Your assignment | Give every line from the entries that contains "lines".

[Data items]
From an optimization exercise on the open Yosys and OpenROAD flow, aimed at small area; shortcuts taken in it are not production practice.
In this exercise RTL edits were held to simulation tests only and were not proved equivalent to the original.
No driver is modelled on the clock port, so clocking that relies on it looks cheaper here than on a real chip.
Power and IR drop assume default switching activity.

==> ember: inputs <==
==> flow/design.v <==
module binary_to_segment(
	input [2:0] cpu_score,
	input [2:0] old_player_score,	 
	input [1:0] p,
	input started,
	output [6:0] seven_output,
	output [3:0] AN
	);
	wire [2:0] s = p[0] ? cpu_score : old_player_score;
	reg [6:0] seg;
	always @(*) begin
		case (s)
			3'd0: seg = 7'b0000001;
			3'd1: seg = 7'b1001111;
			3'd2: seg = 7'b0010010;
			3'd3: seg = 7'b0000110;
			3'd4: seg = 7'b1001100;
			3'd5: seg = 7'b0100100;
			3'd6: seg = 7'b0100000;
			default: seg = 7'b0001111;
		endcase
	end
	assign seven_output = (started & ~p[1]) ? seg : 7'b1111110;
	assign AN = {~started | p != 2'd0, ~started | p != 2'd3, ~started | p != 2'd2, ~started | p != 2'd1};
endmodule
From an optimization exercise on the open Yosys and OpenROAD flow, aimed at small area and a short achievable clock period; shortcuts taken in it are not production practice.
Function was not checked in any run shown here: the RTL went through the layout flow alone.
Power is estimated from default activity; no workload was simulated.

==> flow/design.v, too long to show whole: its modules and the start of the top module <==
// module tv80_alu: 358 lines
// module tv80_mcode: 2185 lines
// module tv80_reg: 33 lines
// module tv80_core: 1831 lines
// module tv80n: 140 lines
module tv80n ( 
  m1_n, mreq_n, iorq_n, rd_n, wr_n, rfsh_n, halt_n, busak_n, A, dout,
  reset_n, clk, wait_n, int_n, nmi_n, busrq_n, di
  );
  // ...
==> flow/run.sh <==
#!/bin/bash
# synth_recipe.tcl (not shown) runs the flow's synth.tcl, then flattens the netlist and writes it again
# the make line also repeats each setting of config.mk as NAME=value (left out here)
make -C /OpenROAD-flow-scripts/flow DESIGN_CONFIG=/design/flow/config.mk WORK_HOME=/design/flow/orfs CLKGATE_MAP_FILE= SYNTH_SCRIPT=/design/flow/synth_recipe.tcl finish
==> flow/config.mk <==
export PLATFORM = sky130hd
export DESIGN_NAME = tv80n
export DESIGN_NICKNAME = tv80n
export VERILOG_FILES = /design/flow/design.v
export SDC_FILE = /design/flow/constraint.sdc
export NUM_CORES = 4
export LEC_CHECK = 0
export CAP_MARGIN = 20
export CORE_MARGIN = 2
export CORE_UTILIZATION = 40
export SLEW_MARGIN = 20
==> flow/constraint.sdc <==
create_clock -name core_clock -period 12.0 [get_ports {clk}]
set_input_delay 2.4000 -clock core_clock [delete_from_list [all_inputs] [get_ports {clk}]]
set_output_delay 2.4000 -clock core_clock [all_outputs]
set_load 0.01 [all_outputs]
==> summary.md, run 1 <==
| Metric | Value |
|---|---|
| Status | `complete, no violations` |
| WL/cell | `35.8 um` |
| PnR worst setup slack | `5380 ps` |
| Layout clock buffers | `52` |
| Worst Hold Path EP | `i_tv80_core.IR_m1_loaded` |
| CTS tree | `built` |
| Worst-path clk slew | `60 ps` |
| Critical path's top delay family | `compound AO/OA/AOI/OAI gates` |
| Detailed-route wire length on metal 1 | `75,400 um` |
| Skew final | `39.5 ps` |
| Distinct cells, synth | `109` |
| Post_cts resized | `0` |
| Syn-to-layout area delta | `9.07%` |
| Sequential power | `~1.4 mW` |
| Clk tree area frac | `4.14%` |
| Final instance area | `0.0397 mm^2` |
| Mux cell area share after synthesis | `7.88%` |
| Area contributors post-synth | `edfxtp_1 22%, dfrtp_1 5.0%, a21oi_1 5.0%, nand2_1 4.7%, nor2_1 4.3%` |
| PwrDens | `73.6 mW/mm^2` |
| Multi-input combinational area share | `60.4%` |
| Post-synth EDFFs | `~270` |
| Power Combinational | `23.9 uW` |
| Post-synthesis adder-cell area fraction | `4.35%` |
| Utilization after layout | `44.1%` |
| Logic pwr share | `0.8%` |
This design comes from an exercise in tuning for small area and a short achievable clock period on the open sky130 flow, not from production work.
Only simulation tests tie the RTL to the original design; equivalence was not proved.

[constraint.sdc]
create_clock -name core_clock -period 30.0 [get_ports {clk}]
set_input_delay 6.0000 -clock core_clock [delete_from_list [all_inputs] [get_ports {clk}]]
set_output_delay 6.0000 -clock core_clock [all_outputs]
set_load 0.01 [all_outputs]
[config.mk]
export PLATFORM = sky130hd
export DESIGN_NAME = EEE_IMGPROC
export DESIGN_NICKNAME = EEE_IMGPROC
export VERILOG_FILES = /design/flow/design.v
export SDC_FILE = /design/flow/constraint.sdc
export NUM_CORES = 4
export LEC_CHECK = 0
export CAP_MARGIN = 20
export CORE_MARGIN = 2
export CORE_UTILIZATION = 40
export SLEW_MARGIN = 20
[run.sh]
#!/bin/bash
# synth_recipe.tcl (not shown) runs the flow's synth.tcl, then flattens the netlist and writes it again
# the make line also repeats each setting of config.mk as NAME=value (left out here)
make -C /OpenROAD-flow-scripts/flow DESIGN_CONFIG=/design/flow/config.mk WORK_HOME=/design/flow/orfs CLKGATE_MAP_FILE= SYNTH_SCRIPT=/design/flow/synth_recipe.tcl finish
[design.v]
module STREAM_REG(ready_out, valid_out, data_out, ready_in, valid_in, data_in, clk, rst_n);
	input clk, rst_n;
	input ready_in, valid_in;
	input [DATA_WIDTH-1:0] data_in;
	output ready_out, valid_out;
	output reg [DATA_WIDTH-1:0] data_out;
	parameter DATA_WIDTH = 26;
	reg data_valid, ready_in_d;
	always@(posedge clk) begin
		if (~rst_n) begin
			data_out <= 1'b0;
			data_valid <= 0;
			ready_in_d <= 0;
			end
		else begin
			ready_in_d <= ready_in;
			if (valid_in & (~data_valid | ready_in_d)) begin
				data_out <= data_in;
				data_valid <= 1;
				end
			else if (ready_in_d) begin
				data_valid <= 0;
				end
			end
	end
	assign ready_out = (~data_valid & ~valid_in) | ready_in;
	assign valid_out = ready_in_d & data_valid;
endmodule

Written solution |
// module tv80_alu: 358 lines
// module tv80_mcode: 2185 lines
// module tv80_reg: 33 lines
// module tv80_core: 1831 lines
// module tv80n: 140 lines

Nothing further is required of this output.